Provide an exact copy of the lines from the beginning of the records through the line that includes "create_clock -name core_clock", and of no others.

# # # #

Background: an optimization exercise with open tools, aiming at small area. Do not read the settings as production practice. At most, simulation tests tie the RTL to the original design; equivalence was not proved. Only the layout flow was run in runs 3 and 4; the RTL was not checked for function there. Power and IR drop assume default switching activity.

--- flow/config.mk ---
export PLATFORM = sky130hd
export DESIGN_NAME = sha256_msg_packer
export DESIGN_NICKNAME = sha256_msg_packer
export VERILOG_FILES = /design/flow/design.v
export SDC_FILE = /design/flow/constraint.sdc
export NUM_CORES = 4
export LEC_CHECK = 0
export CAP_MARGIN = 20
export CORE_AREA = 5 5 355 355
export DIE_AREA = 0 0 360 360
export SLEW_MARGIN = 20
--- flow/constraint.sdc ---
create_clock -name core_clock -period 5.0 [get_ports {clk_i}]
set_input_delay 1.0000 -clock core_clock [delete_from_list [all_inputs] [get_ports {clk_i}]]
set_output_delay 1.0000 -clock core_clock [all_outputs]
set_load 0.01 [all_outputs]
--- flow/design.v ---
module sha256_msg_packer (
  input  logic         clk_i,
  input  logic         rst_ni,
  input  logic         in_valid_i,
  input  logic [7:0]   in_data_i,
  input  logic         in_last_i,
  output logic         in_ready_o,
  input  logic         start_empty_i,
  output logic         msg_valid_o,
  output logic [5:0]   byte_valid_o,
  output logic [439:0] msg_word_o,
  input  logic         hash_done_i,
  input  logic [255:0] fin_hash_i,
  output logic         digest_valid_o,
  output logic [255:0] digest_o,
  output logic         busy_o
);
  localparam int unsigned MaxBytes = 55;
  localparam int unsigned WordW    = 8 * MaxBytes;
  typedef enum logic [2:0] {
    StIdle,
    StFill,
    StSend,
    StGap,
    StTerm,
    StWaitHash
  } state_e;
  state_e             state_q;
  logic [5:0]         cnt_q;
  logic               last_q;
  logic [WordW-1:0]   buf_q;
  logic               in_ready_q;
  logic               msg_valid_q;
  logic [5:0]         byte_valid_q;
  logic [WordW-1:0]   msg_word_q;
  logic               digest_valid_q;
  logic [255:0]       digest_q;
  logic               busy_q;
  logic               accept;
  logic [5:0]         cnt_inc;
  logic               chunk_full;
  logic [8:0]         shamt;
  logic [WordW-1:0]   buf_wr;
  always_comb begin
    accept     = in_valid_i & in_ready_q;
    cnt_inc    = cnt_q + 6'd1;
    chunk_full = (cnt_inc == 6'(MaxBytes));
    shamt      = 9'(8 * (MaxBytes - 1)) - {cnt_q, 3'b000};
    buf_wr     = buf_q | (WordW'(in_data_i) << shamt);
  end
  always_ff @(posedge clk_i or negedge rst_ni) begin
    if (!rst_ni) begin
      state_q        <= StIdle;
      cnt_q          <= '0;
      last_q         <= 1'b0;
      buf_q          <= '0;
      in_ready_q     <= 1'b0;
      msg_valid_q    <= 1'b0;
      byte_valid_q   <= '0;
      msg_word_q     <= '0;
      digest_valid_q <= 1'b0;
      digest_q       <= '0;
      busy_q         <= 1'b0;
    end else begin
      msg_valid_q    <= 1'b0;
      digest_valid_q <= 1'b0;
      unique case (state_q)
        StIdle, StFill: begin
          in_ready_q <= 1'b1;
          if (accept) begin
            buf_q  <= buf_wr;
            cnt_q  <= cnt_inc;
            busy_q <= 1'b1;
            if (in_last_i || chunk_full) begin
              state_q      <= StSend;
              in_ready_q   <= 1'b0;
              last_q       <= in_last_i;
              msg_valid_q  <= 1'b1;
              byte_valid_q <= cnt_inc;
              msg_word_q   <= buf_wr;
            end else begin
              state_q <= StFill;
            end
          end else if (state_q == StIdle && start_empty_i && !in_valid_i) begin
            state_q    <= StGap;
            in_ready_q <= 1'b0;
            last_q     <= 1'b1;
            busy_q     <= 1'b1;
          end
        end
        StSend: begin
          state_q <= StGap;
          buf_q   <= '0;
          cnt_q   <= '0;
        end
        StGap: begin
          if (last_q) begin
            state_q      <= StTerm;
            msg_valid_q  <= 1'b1;
            byte_valid_q <= '0;
            msg_word_q   <= '0;
          end else begin
            state_q    <= StFill;
            in_ready_q <= 1'b1;
          end
        end
        StTerm: begin
          state_q <= StWaitHash;
          last_q  <= 1'b0;
        end
        StWaitHash: begin
          if (hash_done_i) begin
            state_q        <= StIdle;
            digest_q       <= fin_hash_i;
            digest_valid_q <= 1'b1;
            in_ready_q     <= 1'b1;
            busy_q         <= 1'b0;
          end
        end
        default: begin
          state_q    <= StIdle;
          in_ready_q <= 1'b1;
          busy_q     <= 1'b0;
        end
      endcase
    end
  end
  assign in_ready_o     = in_ready_q;
  assign msg_valid_o    = msg_valid_q;
  assign byte_valid_o   = byte_valid_q;
  assign msg_word_o     = msg_word_q;
  assign digest_valid_o = digest_valid_q;
  assign digest_o       = digest_q;
  assign busy_o         = busy_q;
endmodule
--- flow/run.sh ---
#!/bin/bash
# synth_recipe.tcl (not shown) runs the flow's synth.tcl, then flattens the netlist and writes it again
# the make line also repeats each setting of config.mk as NAME=value (left out here)
make -C /OpenROAD-flow-scripts/flow DESIGN_CONFIG=/design/flow/config.mk WORK_HOME=/design/flow/orfs CLKGATE_MAP_FILE= SYNTH_SCRIPT=/design/flow/synth_recipe.tcl finish
==> results of run 1 <==
==> cells in the final DEF (no fill, tap or decap), drive strengths merged, types with 3 or more instances in the layout <==
| master | synthesis | final |
|---|---|---|
| inv | 4 | 14 |
| mux2i | 446 | 446 |
| clkbuf | 229 | 196 |
| o21ai | 221 | 221 |
| nand4b | 3 | 3 |
| clkdlybuf4s50 | 0 | 966 |
| nand3 | 14 | 14 |
| buf | 144 | 95 |
| a22o | 113 | 113 |
| nor3b | 3 | 3 |
| diode | 0 | 19 |
| a31oi | 149 | 149 |
| a32o | 6 | 6 |
| nor3 | 8 | 8 |
| dfrtp | 1156 | 1156 |
| nand2 | 1515 | 1515 |
| nand2b | 3 | 3 |
| and2 | 5 | 5 |
| and3 | 45 | 45 |
| a21oi | 441 | 441 |
| clkinv | 1 | 14 |
| nor2 | 161 | 161 |
| bufinv | 0 | 8 |
==> area by class of cell <==
type | count | area, um2
Multi-Input combinational cell | 3176 | 17100
Fill cell | 11200 | 58500
Tap cell | 1625 | 2030
Antenna cell | 19 | 47.5
Clock inverter | 32 | 442
Timing Repair Buffer | 1061 | 10800
Sequential cell | 1156 | 28900
Clock buffer | 196 | 3850
Inverter | 5 | 26.3
==> logic make-up after synthesis <==
family | share of synthesized area (%)
buffers and inverters | 4.89
XOR/XNOR | 0.0882
adder cells (fa/ha/maj) | 0.0518
AND/OR/NAND/NOR | 14.3
AO/OA/AOI/OAI | 11.5
flip-flops | 59.9
multiplexers | 9.25
==> registers in the layout (all words and copies together) (netlist names) <==
signal,cells
digest_q,256
in_ready_q,1
buf_q,440
last_q,1
cnt_q,6
digest_valid_q,1
msg_word_q,440
state_q,3
byte_valid_q,6
msg_valid_q,1
busy_q,1
==> metrics by stage <==
| stage | worst slack (ns) | std cells | power, W | hold WS (ns) |
|---|---|---|---|---|
| after global routing | 0.926 | 7268 | 0.0381 | 0.369 |
| after detailed placement | 1.16 | 7023 | 0.0266 | 0.461 |
| after CTS | 1.14 | 7251 | 0.0364 | 0.324 |
| final | 1.09 | 7270 | 0.0362 | 0.343 |
| after floorplan | 2.60 | 4710 | 0.0195 | 0.450 |
| after global placement | 1.25 | 7022 | 0.0264 | 0.457 |
==> final timing paths <==
kind	start	to	slack (ns)	cells past startpoint
worst max register to register	cnt_q[0]	msg_word_q[183]	1.09	7
worst max-delay path	cnt_q[0]	msg_word_q[183]	1.09	7
worst min register to register	digest_q[2]	digest_q[2]	0.47	2
max in group asynchronous	rst_ni	buf_q[177]	3.35	2
min in group core_clock	digest_q[2]	digest_q[2]	0.47	2
worst min-delay path	rst_ni	buf_q[334]	0.34	1
==> power by group <==
part | leakage (nW) | total (W) | internal [W] | switching [W]
Clock | 2.11 | 0.00973 | 0.00575 | 0.00398
Combinational | 13.1 | 0.0125 | 0.00534 | 0.00712
Sequential | 15.6 | 0.0140 | 0.0121 | 0.00190
==> routing by layer <==
layer | GRT usage (%) | wire length [um]
met3 | 8.19 | 15700
met1 | 34.8 | 73200
met5 | 0 | 27
met4 | 13.5 | 9770
met2 | 46.9 | 91600
==> worst max-delay path: cells and delay by family (launching register included) <==
kind                       cells  cell delay (ns)
AOI/OAI and AO/OA              2             0.81
adders and majority gates      1             0.74
muxes                          1             0.28
buffers and inverters          1             0.55
DFF                            1             0.76
xor gates and xnor gates       1             0.12
and+or+nand+nor                1             0.22
==> run summary, run 1 <==
Port bufs -> 975
Slew headroom -> 17.8%
Main synth FF type -> dfrtp_1
Die width -> 360 um
TNS Setup -> 0 ns
WL/cell -> 26.2 um
Post-synth EDFFs -> 0
Largest stage delay, worst path -> 0.76 ns
Async S/R FF share, synth -> 100%
Worst-path cell chain -> ha_1 > xor2_4 > and3_1 > o211a_1 > o21ai_4 > buf_12 > mux2i_1
Die area -> 130000 um2
Worst-path clk slew -> 0.06 ns
CTS Hold Bufs -> 0
Sequential fraction of the synthesis area -> 59.9%
Final Cell Area -> 63200 um2
H-tree levels -> 4
CTS sink cnt -> 1156
Clock Latency Late Sink -> 0.73 ns
Top post-synthesis cells by area -> dfrtp_1 (60%), nand2_1 (12%), mux2i_1 (9.2%)
CP Data Arrival Time -> 4.55 ns
CTS tree -> yes
Hpwl dp -> 129000 um
Number of global-route vias before repair -> 39400
RSZ-0062 raised after global routing -> false
Initial antenna violation count -> 40
Post-layout minimum cycle time -> 3.91 ns
CP Capture Type -> flip-flop
Slowest-stage cell, CP -> dfrtp_1
Initial Utilization -> 39.7%
Maximum vdd drop -> 0.000351 V
Post-Route WL -> 190000 um
Drt first pass iters -> 8
Nets -> 5804
Detailed router's first-iteration violation count -> 3787
Routed via count -> 39200
Status -> no timing/DRC/antenna violations
Post-Syn Area -> 48300 um2
Gr ovfl total -> 0
Final Cycle Share -> 78.3%
# DRC -> 0
Worst Skew -> 0.0220 ns
Post-CTS Setup Repair Bufs -> 0
Fin util -> 52.0%
Synth-to-layout area growth -> 31.0%
Final Hold Fails -> 0
Worst Tran Pin Value -> 1.23 ns
FF+latch count, synth -> 1156
Die height -> 360 um
Synth cell types -> 65
Root Driver -> clkbuf_16
Static leakage -> 30.8 nW
CTS Buffer Depth -> 3
Slew Limit Fails -> 0
Placed cell areas -> 58900 um2
# IOs -> 976
Top post-synthesis cells by count -> nand2_1 (1513), dfrtp_1 (1156), mux2i_1 (446), a21oi_1 (437), clkbuf_1 (229)
Mean Syn Cell Area -> 10.2 um2
Worst Hold Class -> in2async
Synth Instances -> 4710
Row cnt -> 128
ANT nets after route -> 0
Setup Crit Path Kind -> reg2reg
Vias/cell -> 5.40
Crit start category -> flip-flop
Synth warn -> 1
Largest net degree at the start of global routing -> 178
Share of the synthesized area in the top cell type -> 59.9%
First-pass GRT wire length -> 278000 um
Top-count cell post-synth -> nand2_1
Power per cell area -> 572 nW/um2
Final setup viols -> 0
CP Max Fanout -> 114
Fmax achieved -> 255 MHz
Layout cells sized above 1 -> 5.69%
Post-cts resize count -> 0
Syn nets -> 4982
GRT Total Usage -> 28.5%
Core box area -> 122000 um2
GP Congestion -> 0.876
Synth area leader -> dfrtp_1
Total CTS buffers -> 132
WP data required -> 5.63 ns
Max_cap viols -> 0
==> inputs of run 2 (changes only) <==
==> flow/design.v (replaced) <==
module sha256_msg_packer (
  input  logic         clk_i,
  input  logic         rst_ni,
  input  logic         in_valid_i,
  input  logic [7:0]   in_data_i,
  input  logic         in_last_i,
  output logic         in_ready_o,
  input  logic         start_empty_i,
  output logic         msg_valid_o,
  output logic [5:0]   byte_valid_o,
  output logic [439:0] msg_word_o,
  input  logic         hash_done_i,
  input  logic [255:0] fin_hash_i,
  output logic         digest_valid_o,
  output logic [255:0] digest_o,
  output logic         busy_o
);
  localparam int unsigned MaxBytes = 55;
  typedef enum logic [2:0] {
    StIdle,
    StFill,
    StSend,
    StGap,
    StTerm,
    StWaitHash
  } state_e;
  state_e             state_q;
  logic [5:0]         cnt_q;
  logic               last_q;
  logic               in_ready_q;
  logic               msg_valid_q;
  logic               digest_valid_q;
  logic [255:0]       digest_q;
  logic               busy_q;
  logic [7:0]         buf_q [MaxBytes];
  logic               accept;
  logic [5:0]         cnt_inc;
  logic               chunk_full;
  logic [MaxBytes-1:0] wr;
  logic [MaxBytes-1:0] hold;
  always_comb begin
    accept     = in_valid_i & in_ready_q;
    cnt_inc    = cnt_q + 6'd1;
    chunk_full = (cnt_q == 6'(MaxBytes - 1));
    for (int k = 0; k < MaxBytes; k++) begin
      wr[k]   = accept & (cnt_q == 6'(k));
      hold[k] = in_ready_q & ~wr[k];
    end
  end
  always_ff @(posedge clk_i) begin
    for (int k = 0; k < MaxBytes; k++) begin
      buf_q[k] <= ({8{wr[k]}} & in_data_i) | ({8{hold[k]}} & buf_q[k]);
    end
  end
  always_ff @(posedge clk_i or negedge rst_ni) begin
    if (!rst_ni) begin
      digest_q <= '0;
    end else if (state_q == StWaitHash && hash_done_i) begin
      digest_q <= fin_hash_i;
    end
  end
  always_ff @(posedge clk_i or negedge rst_ni) begin
    if (!rst_ni) begin
      state_q        <= StIdle;
      cnt_q          <= '0;
      last_q         <= 1'b0;
      in_ready_q     <= 1'b0;
      msg_valid_q    <= 1'b0;
      digest_valid_q <= 1'b0;
      busy_q         <= 1'b0;
    end else begin
      msg_valid_q    <= 1'b0;
      digest_valid_q <= 1'b0;
      unique case (state_q)
        StIdle, StFill: begin
          in_ready_q <= 1'b1;
          if (accept) begin
            cnt_q  <= cnt_inc;
            busy_q <= 1'b1;
            if (in_last_i || chunk_full) begin
              state_q     <= StSend;
              in_ready_q  <= 1'b0;
              last_q      <= in_last_i;
              msg_valid_q <= 1'b1;
            end else begin
              state_q <= StFill;
            end
          end else if (state_q == StIdle && start_empty_i && !in_valid_i) begin
            state_q    <= StGap;
            in_ready_q <= 1'b0;
            last_q     <= 1'b1;
            busy_q     <= 1'b1;
          end
        end
        StSend: begin
          state_q <= StGap;
          cnt_q   <= '0;
        end
        StGap: begin
          if (last_q) begin
            state_q     <= StTerm;
            msg_valid_q <= 1'b1;
          end else begin
            state_q    <= StFill;
            in_ready_q <= 1'b1;
          end
        end
        StTerm: begin
          state_q <= StWaitHash;
          last_q  <= 1'b0;
        end
        StWaitHash: begin
          if (hash_done_i) begin
            state_q        <= StIdle;
            digest_valid_q <= 1'b1;
            in_ready_q     <= 1'b1;
            busy_q         <= 1'b0;
          end
        end
        default: begin
          state_q    <= StIdle;
          in_ready_q <= 1'b1;
          busy_q     <= 1'b0;
        end
      endcase
    end
  end
  always_comb begin
    for (int k = 0; k < MaxBytes; k++) msg_word_o[439-8*k -: 8] = buf_q[k];
  end
  assign in_ready_o     = in_ready_q;
  assign msg_valid_o    = msg_valid_q;
  assign byte_valid_o   = cnt_q;
  assign digest_valid_o = digest_valid_q;
  assign digest_o       = digest_q;
  assign busy_o         = busy_q;
endmodule
==> run summary, run 2 <==
GRT Total Usage -> 18.3% (-10 points)
CP Data Arrival Time -> 2.49 ns (-2.06 ns)
Async S/R FF share, synth -> 38.0% (-62 points)
CTS sink cnt -> 710 (-39%)
Row cnt -> 128 (unchanged)
Maximum vdd drop -> 0.000357 V (+1.6%)
Status -> no timing/DRC/antenna violations
Worst Hold Class -> in2async
Synth area leader -> dfxtp_1
Setup Crit Path Kind -> reg2out
Worst-path cell chain -> clkdlybuf4s50_1
Top post-synthesis cells by area -> dfxtp_1 (33%), dfrtp_1 (25%), nand2_1 (17%)
Worst-path clk slew -> 0.06 ns (about the same)
Post-Route WL -> 125000 um (-34%)
Fmax achieved -> 287 MHz (+12%)
Vias/cell -> 4.50 (-17%)
First-pass GRT wire length -> 180000 um (-35%)
Worst path top cell family by delay -> flip-flops
Power Total -> 0.0208 W (-43%)
Main synth FF type -> dfxtp_1
GP Congestion -> 0.844 (-3.6%)
Final Cycle Share -> 69.7% (-8.5 points)
Max_cap viols -> 0 (unchanged)
Synth-to-layout area growth -> 51.5%
Nets -> 4329 (-25%)
ANT nets after route -> 0 (unchanged)
Routed via count -> 26000 (-34%)
Post-Syn Area -> 26800 um2 (-44%)
WP data required -> 4.00 ns (-1.63 ns)
Post-CTS Setup Repair Bufs -> 0 (unchanged)
H-tree levels -> 3 (-1)
Slew Limit Fails -> 0 (unchanged)
Static leakage -> 15.9 nW (-49%)
Die height -> 360 um (unchanged)
Detailed router's first-iteration violation count -> 2142 (-43%)
Worst Path Buf+Inv -> 1 (unchanged)
Number of global-route vias before repair -> 25200 (-36%)
Non-Filler Instances -> 5766 (-21%)
CP Max Fanout -> 27 (-76%)
Top reg by flops -> buf_q
Largest registers -> buf_q x440, digest_q x256, cnt_q x6
Share of the synthesized area in the top cell type -> 32.8% (-27 points)
# IOs -> 976 (unchanged)
Drt first pass iters -> 7 (-1)
CTS Hold Bufs -> 0 (unchanged)
FF+latch count, synth -> 710 (-39%)
Placed cell areas -> 37800 um2 (-36%)
Routed met2 length -> 63600 um (-31%)
TNS Setup -> 0 ns (unchanged)
CTS Buffer Depth -> 3 (unchanged)
Commonest non-fill, non-tap cell in the layout -> nand2_1
Commonest cells after routing, fill and taps aside -> nand2_1 (1214), clkdlybuf4s50_1 (966), nand3_1 (444)
Largest register FFs -> 440
Mean Syn Cell Area -> 8.27 um2 (-19%)
Sequential fraction of the synthesis area -> 58.0% (-1.9 points)
Post-layout minimum cycle time -> 3.49 ns (-0.427 ns)
Largest stage delay, worst path -> 0.98 ns (+0.22 ns)
Port bufs -> 975 (unchanged)
Hpwl dp -> 89500 um (-31%)
Top post-synthesis cells by count -> nand2_1 (1214), nand3_1 (444), dfxtp_1 (440), o21ai_0 (410), dfrtp_1 (270)
Post-synth EDFFs -> 0 (unchanged)
Total CTS buffers -> 82 (-38%)
Hold slack -> 0.333 ns (-0.0101 ns)
Core box area -> 122000 um2 (unchanged)
Root Driver -> clkbuf_16
Layout cells sized above 1 -> 5.26% (-0.43 points)
Synth Instances -> 3245 (-31%)
Slew headroom -> 18.2% (+0.42 points)
Filler cells -> 12600 (+13%)
Final Cell Area -> 40600 um2 (-36%)
Initial antenna violation count -> 32 (-20%)
RSZ-0062 raised after global routing -> false
Final setup viols -> 0 (unchanged)
Slowest-stage cell, CP -> dfrtp_1
Post-cts resize count -> 0 (unchanged)
Top-count cell post-synth -> nand2_1
Syn nets -> 3519 (-29%)
Final Hold Fails -> 0 (unchanged)
Gr ovfl total -> 0 (unchanged)
Synth warn -> 2 (+1)
Cell Count Post-Placement -> 5596 (-20%)
Met1 WL -> 47300 um (-35%)
# DRC -> 0 (unchanged)
Met3 routed wirelength -> 10300 um (-35%)
CTS tree -> yes
Largest net degree at the start of global routing -> 222 (+25%)
Die area -> 130000 um2 (unchanged)
WL/cell -> 21.8 um (-17%)
Synth cell types -> 47 (-28%)
Die width -> 360 um (unchanged)
CP Capture Type -> output pin
Max layer used -> met5
Worst Tran Pin Value -> 1.23 ns (-0.00172 ns)
Worst Skew -> 0.0308 ns (+0.00873 ns)
Initial Utilization -> 22.0% (-18 points)
Clock Latency Late Sink -> 0.66 ns (-0.07 ns)
Power per cell area -> 511 nW/um2 (-11%)
Crit start category -> flip-flop
run 2: path summary, 6_finish.rpt:
path / startpoint / to / slack (ns) / cells past startpoint
max: cnt_q[2] / byte_valid_o[2] / 1.51 / 1
max reg2reg: in_ready_q / buf_q[54][1] / 1.97 / 4
min in group core_clock: buf_q[27][1] / buf_q[27][1] / 0.46 / 2
max in group asynchronous: rst_ni / digest_q[145] / 3.53 / 2
min: rst_ni / digest_q[10] / 0.33 / 1
min reg2reg: buf_q[27][1] / buf_q[27][1] / 0.46 / 2
run 2: area by class of cell:
cell class                 count  area, um2  area share [%]
timing repair buffer        1028      10200            25.2
sequential                   710      15600            38.3
clock buffer                 120       2380            5.85
tap                         1625       2030            5.00
inverter                       7       33.8          0.0831
antenna                       17       42.5           0.105
clock inverter                33        449            1.11
multi-input combinational   2226       9910            24.4
run 2: stage by stage:
step | utilization [%] | setup slack, ns
4_1_cts | 33.4 | 1.45
3_5_place_dp | 31.0 | 1.26
2_1_floorplan | - | 2.90
6_report | 33.4 | 1.51
5_1_grt | 33.4 | 1.38
3_3_place_gp | 31.0 | 1.34
run 2: cell families after synthesis:
logic type	synth area share [%]
AO/OA/AOI/OAI	8.74
adder cells (fa/ha/maj)	0.187
buffers and inverters	5.23
flip-flops	58.0
multiplexers	0.0420
AND/OR/NAND/NOR	27.8
run 2: where the power goes:
part           switching (W)  internal (W)  leakage (nW)
clock network        0.00260       0.00370          1.38
registers           0.000897       0.00696          6.95
logic                0.00362       0.00300          7.52
run 2: per-layer routing:
layer	vias to the layer above	track usage [%]
li1	12200	-
met1	12500	20.4
met2	1047	32.6
met3	211	5.89
met4	2	7.07
met5	-	0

# # # #

* _RESPONSE TO THIS EXERCISE_:
Background: an optimization exercise with open tools, aiming at small area. Do not read the settings as production practice. At most, simulation tests tie the RTL to the original design; equivalence was not proved. Only the layout flow was run in runs 3 and 4; the RTL was not checked for function there. Power and IR drop assume default switching activity.

--- flow/config.mk ---
export PLATFORM = sky130hd
export DESIGN_NAME = sha256_msg_packer
export DESIGN_NICKNAME = sha256_msg_packer
export VERILOG_FILES = /design/flow/design.v
export SDC_FILE = /design/flow/constraint.sdc
export NUM_CORES = 4
export LEC_CHECK = 0
export CAP_MARGIN = 20
export CORE_AREA = 5 5 355 355
export DIE_AREA = 0 0 360 360
export SLEW_MARGIN = 20
--- flow/constraint.sdc ---
create_clock -name core_clock -period 5.0 [get_ports {clk_i}]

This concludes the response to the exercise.